定义 ComputeClass 后，将其部署到集群：

kubectl apply -f compute-class.yaml

此 ComputeClass 已准备就绪，可在集群中使用。您可以在 Pod 规范中请求 ComputeClass，也可以选择将其设置为特定命名空间中的默认 ComputeClass。

在工作负载中请求 ComputeClass

如需在工作负载中请求 ComputeClass，请在清单中为该 ComputeClass 添加节点选择器，如以下步骤所示：

将以下清单保存为 cc-workload.yaml：

apiVersion: apps/v1
kind: Deployment
metadata:
  name: custom-workload
spec:
  replicas: 2
  selector:
    matchLabels:
      app: custom-workload
  template:
    metadata:
      labels:
        app: custom-workload
    spec:
      nodeSelector:
        cloud.google.com/compute-class: cost-optimized
      containers:
      - name: test
        image: gcr.io/google_containers/pause
        resources:
          requests:
            cpu: 1.5
            memory: "4Gi"

部署工作负载：
```
kubectl apply -f cc-workload.yaml
```

部署此工作负载时，GKE 会自动向 Pod 添加与所请求 ComputeClass 的节点污点相对应的容忍设置。
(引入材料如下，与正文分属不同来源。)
## src/rtl/burst_sram_pkg.sv

```systemverilog
// Package: shared constants and the burst-order function.
// Assumes the burst counter is two bits wide, so a burst spans four words.
package burst_sram_pkg;

    localparam int CNT_W = 2;

    // Low address bits of a burst beat for the selected order.
    function automatic logic [CNT_W-1:0] beat_low(
        input logic [CNT_W-1:0] start,
        input logic [CNT_W-1:0] count,
        input logic             ilv
    );
        return ilv ? (start ^ count) : (start + count);
    endfunction

endpackage

```

## src/rtl/bsram_seq_ctrl.sv

```systemverilog
// Sequencing control: turns the strobes, the select inputs and sleep into
// per-cycle commands (load, step, kill, access).
// Assumes the primary strobe wins over the secondary one in the same cycle.
module bsram_seq_ctrl (
    input  logic sleep,
    input  logic sel_a_n,
    input  logic sel_b,
    input  logic sel_c_n,
    input  logic start_pri_n,
    input  logic start_sec_n,
    input  logic step_n,
    input  logic burst_on,
    output logic pri_start,
    output logic load,
    output logic step,
    output logic kill,
    output logic access
);
    logic selected;
    logic sec_start;
    logic hold;

    // Decode the command for the current cycle.
    always_comb begin
        selected  = !sel_a_n && sel_b && !sel_c_n;
        pri_start = !sleep && !start_pri_n && selected;
        sec_start = !sleep && !pri_start && !start_sec_n && selected;
        kill      = !sleep && !pri_start && !start_sec_n && !selected;
        step      = !sleep && burst_on && !pri_start && start_sec_n && !step_n;
        hold      = !sleep && burst_on && !pri_start && start_sec_n && step_n;
        load      = pri_start || sec_start;
        access    = load || step || hold;
    end

endmodule

```

## src/rtl/bsram_addr_gen.sv

```systemverilog
// Burst address generator: holds the loaded base and the 2-bit count and
// forms the effective address of the current cycle.
// Assumes a frozen cycle (sleep) leaves every register untouched.
module bsram_addr_gen
    import burst_sram_pkg::*;
#(
    parameter int ADDR_W = 18
) (
    input  logic              clk,
    input  logic              rst_n,
    input  logic              freeze,
    input  logic              load,
    input  logic              step,
    input  logic              kill,
    input  logic              interleave,
    input  logic [ADDR_W-1:0] ext_addr,
    output logic [ADDR_W-1:0] eff_addr,
    output logic              burst_on,
    output logic [CNT_W-1:0]  cnt
);
    logic [ADDR_W-1:0] base_q;
    logic [CNT_W-1:0]  next_cnt;

    // Form the address used by this cycle's access.
    always_comb begin
        next_cnt = step ? cnt + 1'b1 : cnt;
        if (load) begin
            eff_addr = ext_addr;
        end else begin
            eff_addr = {base_q[ADDR_W-1:CNT_W],
                        beat_low(base_q[CNT_W-1:0], next_cnt, interleave)};
        end
    end

    // Track the burst base, the count and whether a burst is active.
    always_ff @(posedge clk) begin
        if (!rst_n) begin
            base_q   <= '0;
            cnt      <= '0;
            burst_on <= 1'b0;
        end else if (!freeze) begin
            if (load) begin
                base_q   <= ext_addr;
                cnt      <= '0;
                burst_on <= 1'b1;
            end else if (kill) begin
                burst_on <= 1'b0;
            end else begin
                cnt <= next_cnt;
            end
        end
    end

endmodule

```

## src/rtl/bsram_lane_dec.sv

```systemverilog
// Lane write decode: gives the requested lane mask from the all-lanes
// input, the byte qualifier and the per-lane requests.
// Assumes the all-lanes input takes priority over the qualifier.
module bsram_lane_dec #(
    parameter int N_LANES = 4
) (
    input  logic               all_wr_n,
    input  logic               byte_wr_n,
    input  logic [N_LANES-1:0] lane_wr_n,
    output logic [N_LANES-1:0] lane_en
);
    // One decode per lane.
    for (genvar g = 0; g < N_LANES; g++) begin : g_lane
        assign lane_en[g] = !all_wr_n || (!byte_wr_n && !lane_wr_n[g]);
    end

endmodule

```

## src/rtl/bsram_core.sv

```systemverilog
// Storage array: one memory per lane with its own write enable, and an
// asynchronous read of the whole word.
// Assumes the contents are not reset.
module bsram_core #(
    parameter int DEPTH   = 64,
    parameter int LANE_W  = 9,
    parameter int N_LANES = 4,
    parameter int IDX_W   = 6
) (
    input  logic                      clk,
    input  logic [N_LANES-1:0]        wr_lanes,
    input  logic [IDX_W-1:0]          wr_idx,
    input  logic [N_LANES*LANE_W-1:0] wr_word,
    input  logic [IDX_W-1:0]          rd_idx,
    output logic [N_LANES*LANE_W-1:0] rd_word
);
    for (genvar g = 0; g < N_LANES; g++) begin : g_lane
        logic [LANE_W-1:0] lane_mem [DEPTH];

        // Write this lane when its enable is set.
        always_ff @(posedge clk) begin
            if (wr_lanes[g]) begin
                lane_mem[wr_idx] <= wr_word[g*LANE_W +: LANE_W];
            end
        end

        assign rd_word[g*LANE_W +: LANE_W] = lane_mem[rd_idx];
    end

endmodule

```

## src/rtl/burst_sram.sv

```systemverilog
// Top level: pipelined synchronous burst SRAM. Ties together the control
// decode, the burst address generator, the lane decode, the array and the
// two-stage read pipeline. Output high impedance is shown as rd_drive=0.
// Assumes DEPTH is a power of two; addresses wrap modulo DEPTH.
module burst_sram
    import burst_sram_pkg::*;
#(
    parameter int DEPTH   = 64,
    parameter int LANE_W  = 9,
    parameter int N_LANES = 4,
    parameter int ADDR_W  = 18
) (
    input  logic                      clk,
    input  logic                      rst_n,
    input  logic [ADDR_W-1:0]         addr,
    input  logic [N_LANES*LANE_W-1:0] din,
    input  logic                      sel_a_n,
    input  logic                      sel_b,
    input  logic                      sel_c_n,
    input  logic                      start_pri_n,
    input  logic                      start_sec_n,
    input  logic                      step_n,
    input  logic                      byte_wr_n,
    input  logic [N_LANES-1:0]        lane_wr_n,
    input  logic                      all_wr_n,
    input  logic                      out_en_n,
    input  logic                      interleave,
    input  logic                      sleep,
    output logic [N_LANES*LANE_W-1:0] rd_data,
    output logic                      rd_drive
);
    localparam int WORD_W = N_LANES * LANE_W;
    localparam int IDX_W  = (DEPTH > 1) ? $clog2(DEPTH) : 1;

    logic               pri_start, load, step, kill, access;
    logic               burst_on;
    logic [CNT_W-1:0]   cnt;
    logic [ADDR_W-1:0]  eff_addr;
    logic [N_LANES-1:0] lane_en, wr_lanes;
    logic               wr_any, is_read;
    logic [IDX_W-1:0]   cur_idx, rd_idx;
    logic [WORD_W-1:0]  rd_word, q_reg;
    logic               rd_pend, out_valid;

    bsram_seq_ctrl u_ctrl (
        .sleep       (sleep),
        .sel_a_n     (sel_a_n),
        .sel_b       (sel_b),
        .sel_c_n     (sel_c_n),
        .start_pri_n (start_pri_n),
        .start_sec_n (start_sec_n),
        .step_n      (step_n),
        .burst_on    (burst_on),
        .pri_start   (pri_start),
        .load        (load),
        .step        (step),
        .kill        (kill),
        .access      (access)
    );

    bsram_addr_gen #(.ADDR_W(ADDR_W)) u_agen (
        .clk        (clk),
        .rst_n      (rst_n),
        .freeze     (sleep),
        .load       (load),
        .step       (step),
        .kill       (kill),
        .interleave (interleave),
        .ext_addr   (addr),
        .eff_addr   (eff_addr),
        .burst_on   (burst_on),
        .cnt        (cnt)
    );

    bsram_lane_dec #(.N_LANES(N_LANES)) u_ldec (
        .all_wr_n  (all_wr_n),
        .byte_wr_n (byte_wr_n),
        .lane_wr_n (lane_wr_n),
        .lane_en   (lane_en)
    );

    // A primary start suppresses writes; otherwise an access writes when any
    // lane is requested.
    always_comb begin
        wr_lanes = (access && !pri_start) ? lane_en : '0;
        wr_any   = |wr_lanes;
        is_read  = access && !wr_any;
        cur_idx  = IDX_W'(eff_addr % ADDR_W'(DEPTH));
    end

    bsram_core #(
        .DEPTH   (DEPTH),
        .LANE_W  (LANE_W),
        .N_LANES (N_LANES),
        .IDX_W   (IDX_W)
    ) u_core (
        .clk      (clk),
        .wr_lanes (wr_lanes),
        .wr_idx   (cur_idx),
        .wr_word  (din),
        .rd_idx   (rd_idx),
        .rd_word  (rd_word)
    );

    // Read pipeline: capture the index, then register the data one edge later.
    always_ff @(posedge clk) begin
        if (!rst_n) begin
            rd_pend   <= 1'b0;
            rd_idx    <= '0;
            out_valid <= 1'b0;
            q_reg     <= '0;
        end else if (!sleep) begin
            rd_pend   <= is_read;
            rd_idx    <= cur_idx;
            out_valid <= rd_pend;
            if (rd_pend) begin
                q_reg <= rd_word;
            end
        end
    end

    // Output gating: enable and sleep act without a clock.
    always_comb begin
        rd_drive = out_valid && !out_en_n && !sleep;
        rd_data  = rd_drive ? q_reg : '0;
    end

endmodule

```

## config.mk

```make
export PLATFORM = sky130hd
export DESIGN_NAME = burst_sram
export DESIGN_NICKNAME = d
export VERILOG_FILES = /design/src/rtl/burst_sram_pkg.sv /design/src/rtl/bsram_seq_ctrl.sv /design/src/rtl/bsram_addr_gen.sv /design/src/rtl/bsram_lane_dec.sv /design/src/rtl/bsram_core.sv /design/src/rtl/burst_sram.sv
export SDC_FILE = /design/constraint.sdc
export NUM_CORES = 2
export LEC_CHECK = 0
export ABC_AREA = 1
export BUFFER_PORTS_ARGS = -buffer_cell sky130_fd_sc_hd__buf_4
export CORE_MARGIN = 3
export CORE_UTILIZATION = 39
export CTS_BUF_LIST = sky130_fd_sc_hd__clkbuf_8
export DETAILED_ROUTE_END_ITERATION = 10
export PLACE_DENSITY = 0.61
export SLEW_MARGIN = 5
export SYNTH_ARGS = -nofsm -noshare
export SYNTH_HDL_FRONTEND = slang
export SYNTH_SLANG_ARGS = --single-unit
```

## constraint.sdc

```tcl
create_clock -name clk -period 6.1 [get_ports clk]
set_input_delay 0.915 -clock clk [delete_from_list [all_inputs] [get_ports clk]]
set_output_delay 0.915 -clock clk [all_outputs]
set_load 0.01 [all_outputs]
```

Word level (Yosys, flattened, before mapping) --
Memories as Yosys holds them, arrays and structs flattened. A register that Yosys moved wholly into a read port is not among the register bits. Cells that the tools add are included.
Operators by class: $mul 0, muxes and demuxes 17, equal/unequal tests 1, shift operators 0, reductions and logical operators 54, add/sub/neg operators 2, bitwise gates (word level) 2, $lt $le $gt $ge 0, divide/modulo/power cells 0
Operators by type and width (count):
- two-way mux 36 bit | 1
- logical AND 1 bit | 21
- logical NOT 1 bit | 20
- two-way mux 1 bit | 10
- two-way mux 2 bit | 4
- AND reduction 2 bit | 4
- logical OR 1 bit | 7
- two-way mux 6 bit | 1
- two-way mux 4 bit | 1
- OR reduction 4 bit | 1
- adder 2 x 1 -> 2 bit, second input constant | 1
- adder 2 bit | 1
- != test 2 bit, second input constant | 1
- nonzero test 2 bit | 1
- XOR 2 bit | 1
- NOT 1 bit | 1
Storage, ports and cells: bits in read-only memories 0, flip-flop bits (word level) 17, memories 4, output and inout port bits 37, bits in writable memories 2304, latch bits 0, input port bits 71
Memory list:
- u_core.g_lane[0].lane_mem | words 64, width 9, rd ports 1, clocked after memory_dff 1, wr ports 1, line bsram_core.sv:18 | logic [LANE_W-1:0] lane_mem [DEPTH];
- u_core.g_lane[1].lane_mem | words 64, width 9, rd ports 1, clocked after memory_dff 1, wr ports 1, line bsram_core.sv:18
- u_core.g_lane[2].lane_mem | words 64, width 9, rd ports 1, clocked after memory_dff 1, wr ports 1, line bsram_core.sv:18
- u_core.g_lane[3].lane_mem | words 64, width 9, rd ports 1, clocked after memory_dff 1, wr ports 1, line bsram_core.sv:18

Longest topological paths before layout --
word-level depth 16, mapped depth 17, depth with buffers taken out 16

Hierarchy --
A second synthesis with hierarchy kept.
Second synthesis, totals: cell total of the unflattened synthesis 8275, area total of the unflattened synthesis 96359.9 µm²
Modules (own cells, without submodules):
- bsram_core | cells each 7854, area each 93330.8 µm², times used 1
- burst_sram | cells each 245, area each 1839.3 µm², times used 1
- bsram_addr_gen | cells each 153, area each 1063.5 µm², times used 1
- bsram_seq_ctrl | cells each 19, area each 106.4 µm², times used 1
- bsram_lane_dec | cells each 4, area each 20.0 µm², times used 1

Least setup slack after synthesis --
No wires, ideal clock.
kind input-to-reg, start input sleep, end memory u_core.g_lane[0].lane_mem[13][0] (enable), buffers on the path 3, library setup time 387 ps, arrival 3272 ps, path slack 2442 ps, cell stages on the path 14, data required time 5713 ps, cell sequence buf_4 nor2_1 nand3_1 nand3_1 o21ai_0 inv_1 nor2_1 ha_1 nor2_1 nor2_1 buf_2 nand4_1 buf_2 nor3_1
On the way: longest elaborated chain between the ends 14, elaborated cells on any way between the ends 24
RTL lines:
- start, declared | line burst_sram.sv:28 | input logic sleep,
- logical NOT 1 bit (*)
- parallel branches: the longest is 13 deep, another holds adder 2 bit
- end, declared | line bsram_core.sv:18
Mark *: on every way between the ends.

Worst setup path in the final report --
start register u_agen.burst_on, end memory u_core.g_lane[2].lane_mem[50][2] (enable)
On the way: longest elaborated chain between the ends 10, elaborated cells on any way between the ends 16
RTL lines:
- start, declared | line bsram_addr_gen.sv:18 | output logic burst_on,
- start signal, assigned | line bsram_addr_gen.sv:40 | burst_on <= 1'b0;
- start signal, assigned | line bsram_addr_gen.sv:45 | burst_on <= 1'b1;
- start signal, assigned | line bsram_addr_gen.sv:47 | burst_on <= 1'b0;
- logical AND 1 bit (*) (3 in a row) | line bsram_seq_ctrl.sv:29, bsram_seq_ctrl.sv:30
- parallel branches: the longest is 7 deep, another holds adder 2 bit
- end, declared | line bsram_core.sv:18
Marks and branches as above.

==> impl_metrics.prom <==
# TYPE chip_impl_metric gauge
chip_impl_info{name="tritoncts_clock_tree",value="done"} 1
chip_impl_metric{name="detail_route.drc_violations",unit=""} 0
chip_impl_metric{name="ys_warn_count",unit=""} 0
chip_impl_metric{name="tightestPinTransition",unit="ps"} 1280
chip_impl_info{name="holdCritStartpoint",value="sleep"} 1
chip_impl_metric{name="die_w",unit="um"} 501
chip_impl_metric{name="htreeDepth",unit=""} 5
chip_impl_metric{name="via_per_inst",unit=""} 5.53
chip_impl_metric{name="cts.sink_count",unit=""} 2357
chip_impl_info{name="crit_path_cell_trace",value="inv_1 -> nor2_1 -> nand3_1 -> o21ai_0 -> inv_1 -> nor2_1 -> ha_1 -> nand2_1 -> xor2_1 -> inv_1 -> nand3_1 -> nand3_2 -> nand2_1 -> nand4_1 -> nor2_1"} 1
chip_impl_info{name="dominantRegCellSynth",value="edfxtp_1"} 1
chip_impl_info{name="worst-setup-path-type",value="reg2reg"} 1
chip_impl_metric{name="syn-num-nets",unit=""} 8211
chip_impl_metric{name="initial_utilization",unit="%"} 39.5
chip_impl_info{name="regToRegStartpoint",value="u_agen.burst_on"} 1
chip_impl_metric{name="clock_latency",unit="ps"} 1080
chip_impl_metric{name="final_min_period_over_clock_period",unit="%"} 83.1
chip_impl_info{name="yosys-top-cells-count",value="2432 x nand2_1, 2304 x edfxtp_1, 2163 x nand3_1, 315 x clkbuf_1, 178 x nor2_1"} 1
chip_impl_info{name="synth_top_family_by_area",value="simple AND/OR/NAND/NOR gates"} 1
chip_impl_info{name="crit_path_start_kind",value="flip-flop"} 1
chip_impl_metric{name="synth-xor-area-share",unit="%"} 0.00918
chip_impl_metric{name="synth-adder-area-share",unit="%"} 0.0131
chip_impl_metric{name="multi_input_comb_area",unit="mm2"} 0.0224
chip_impl_metric{name="cts_hold_repair.buffers",unit=""} 0
chip_impl_metric{name="syn-instance-count",unit=""} 8139
chip_impl_metric{name="fp.dieArea",unit="mm2"} 0.251
chip_impl_metric{name="post_cts.resized_instances",unit=""} 0
chip_impl_metric{name="layoutNonFillerInstCount",unit=""} 11739
chip_impl_info{name="yosys-top-cells-area",value="edfxtp_1 72%, nand3_1 11%, nand2_1 9.6%, clkbuf_1 1.2%, dfxtp_1 1.1%"} 1
chip_impl_metric{name="timing.final.crit_period",unit="ps"} 5070
chip_impl_metric{name="postSynthAreaPerCell",unit="um2"} 11.7
chip_impl_metric{name="final_max_slew_viol_count",unit=""} 0
chip_impl_metric{name="critical_path_arrival",unit="ps"} 5700
chip_impl_metric{name="detailed_place.area",unit="mm2"} 0.0996
chip_impl_metric{name="async_flop_share",unit="%"} 0
chip_impl_metric{name="yosys_register_bits",unit=""} 2357
chip_impl_info{name="yosys.area.top_type",value="edfxtp_1"} 1
chip_impl_metric{name="seq_area_frac_synth",unit="%"} 73.6
chip_impl_info{name="min_delay_worst_endpoint",value="out_valid"} 1
chip_impl_metric{name="synth_enable_flop_cells",unit=""} 2304
chip_impl_metric{name="worstRegToRegCells",unit=""} 15
chip_impl_metric{name="fp-row-count",unit=""} 180
chip_impl_metric{name="drt.antenna.violating_nets",unit=""} 0
chip_impl_metric{name="maxClockFrequency",unit="MHz"} 197
chip_impl_info{name="crit_path_end_kind",value="flip-flop"} 1
chip_impl_metric{name="cp_data_required_time",unit="ps"} 6730
chip_impl_metric{name="antenna_violations_before_repair",unit=""} 19
chip_impl_metric{name="die_h",unit="um"} 501
chip_impl_metric{name="power-per-cell-area",unit="mW/mm2"} 310
chip_impl_metric{name="final_nets",unit=""} 8326
chip_impl_metric{name="synth.lib_cells_used.distinct",unit=""} 34
chip_impl_metric{name="ff_latch_area",unit="mm2"} 0.0703
chip_impl_metric{name="setup_viol",unit=""} 0
chip_impl_metric{name="placeableCoreArea",unit="mm2"} 0.242
chip_impl_metric{name="fin_area",unit="mm2"} 0.107
chip_impl_metric{name="place.port_buffers",unit=""} 95
chip_impl_metric{name="share_of_cell_area_taken_by_muxes_after_synthesis",unit="%"} 0
chip_impl_metric{name="skew",unit="ps"} 74.6
chip_impl_metric{name="global_route.usage.total",unit="%"} 22.2
chip_impl_metric{name="worstPathMaxFanout",unit=""} 16
chip_impl_info{name="crit_slowest_cell",value="nand4_1"} 1
chip_impl_metric{name="place_hpwl",unit="um"} 161000
chip_impl_metric{name="timing.slew.headroom",unit="%"} 13.9
chip_impl_metric{name="postRouteWirelength",unit="um"} 285000
chip_impl_metric{name="place_inst",unit=""} 11045
chip_impl_metric{name="detailed_router_iteration_count_before_antenna_repair",unit=""} 7
chip_impl_info{name="status",value="finished, final reports clean"} 1
chip_impl_metric{name="synth_largest_type_area_fraction",unit="%"} 72.5
chip_impl_metric{name="cts-buffers-inserted",unit=""} 392
chip_impl_metric{name="largest_register_ffs",unit=""} 2304
chip_impl_metric{name="synth_compound_gate_area_share",unit="%"} 0.754
chip_impl_metric{name="grt_start_max_net_pins",unit=""} 213
chip_impl_metric{name="regToRegSetupSlack",unit="ps"} 1030
chip_impl_metric{name="timing.setup.tns",unit="ps"} 0
chip_impl_metric{name="synth-simple-area-share",unit="%"} 22.7
chip_impl_metric{name="grt_overflow",unit=""} 0
chip_impl_metric{name="cts.clk_slew.worst_paths",unit="ps"} 60
chip_impl_metric{name="num-fill-cells",unit=""} 22225
chip_impl_metric{name="drt_iter0_drc",unit=""} 8248
chip_impl_metric{name="final_layout_size_suffix_gt1_share",unit="%"} 9.74
chip_impl_metric{name="final_estimated_routing_congestion_in_global_placement",unit=""} 0.874
chip_impl_info{name="type_of_the_tightest_min_delay_check",value="in2reg"} 1
chip_impl_metric{name="ir_worst_vdd",unit="mV"} 0.235
chip_impl_metric{name="post_cts.repair.setup_buffers",unit=""} 0
chip_impl_metric{name="route.vias.total",unit=""} 64974
chip_impl_metric{name="hold_path_depth",unit=""} 3
chip_impl_metric{name="synthesis.area",unit="mm2"} 0.0954
chip_impl_metric{name="p_leak",unit="nW"} 37.3
chip_impl_info{name="rsz0062_at_grt",value="no"} 1
chip_impl_metric{name="number_of_global_route_vias_before_repair",unit=""} 62492
chip_impl_metric{name="wl_per_cell",unit="um"} 24.3
chip_impl_metric{name="max_cap_viol_count",unit=""} 0
chip_impl_metric{name="crit_path_largest_cell_delay",unit="ps"} 1110
chip_impl_metric{name="ios",unit=""} 108
chip_impl_info{name="clk_root_buffer_cell",value="clkbuf_8"} 1
chip_impl_metric{name="grt_pass1_wl",unit="um"} 412000
chip_impl_metric{name="cts.path.max_buffers",unit=""} 4
chip_impl_info{name="yosysMostFrequentCell",value="nand2_1"} 1
chip_impl_info{name="critical_path.reg2reg.endpoint",value="u_core.g_lane[2].lane_mem[50][2]"} 1
chip_impl_metric{name="final_hold_viol_count",unit=""} 0
chip_impl_metric{name="flow.area_growth_from_synthesis",unit="%"} 12.0
## cells in the final DEF (no fill, tap or decap), drive strengths merged, types with 83 or more instances in the layout
master and count:
edfxtp 2304, buf 293, a21oi 83, inv 220, clkbuf 413, nand2 2433, nor3 132, clkinv 136
nor2 186, nand3 2164
## report_power, final
group          switching, mW  total, mW  internal [mW]  leakage [nW]
Sequential            0.0349       17.8           17.8          21.1
Combinational           1.66       2.14          0.475          12.0
Clock                   6.21       13.2           6.98          4.11
## worst max path at each step
stage | start | slack, ps | depth (start not counted) | end
finish | u_agen.burst_on | 1030 | 15 | u_core.g_lane[2].lane_mem[50][2]
global route | u_agen.burst_on | 880 | 15 | u_core.g_lane[3].lane_mem[46][5]
CTS | u_agen.burst_on | 1280 | 16 | u_core.g_lane[2].lane_mem[42][7]
detailed placement | sel_b | 520 | 18 | u_core.g_lane[2].lane_mem[42][3]
global placement | sel_b | 300 | 18 | u_core.g_lane[2].lane_mem[42][6]
floorplan | sleep | 2440 | 14 | u_core.g_lane[0].lane_mem[13][0]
此容忍设置可确保只有请求 ComputeClass 的 Pod 才能在 ComputeClass 节点上运行。

更新已部署的 ComputeClass

如需更新已部署的 ComputeClass，请修改相应 ComputeClass 的 YAML 清单。然后，运行以下命令来部署修改后的清单：

kubectl apply -f PATH_TO_FILE

将 PATH_TO_FILE 替换为修改后的清单的路径。确保 name 字段中的值保持不变。

部署更新后的 ComputeClass 时，GKE 会使用更新后的配置来创建新节点。GKE 不会使用更新后的配置修改任何现有节点。

随着时间的推移，如果 ComputeClass 使用主动迁移，并且现有 Pod 符合迁移条件，GKE 可能会将现有 Pod 迁移到使用更新后配置的节点。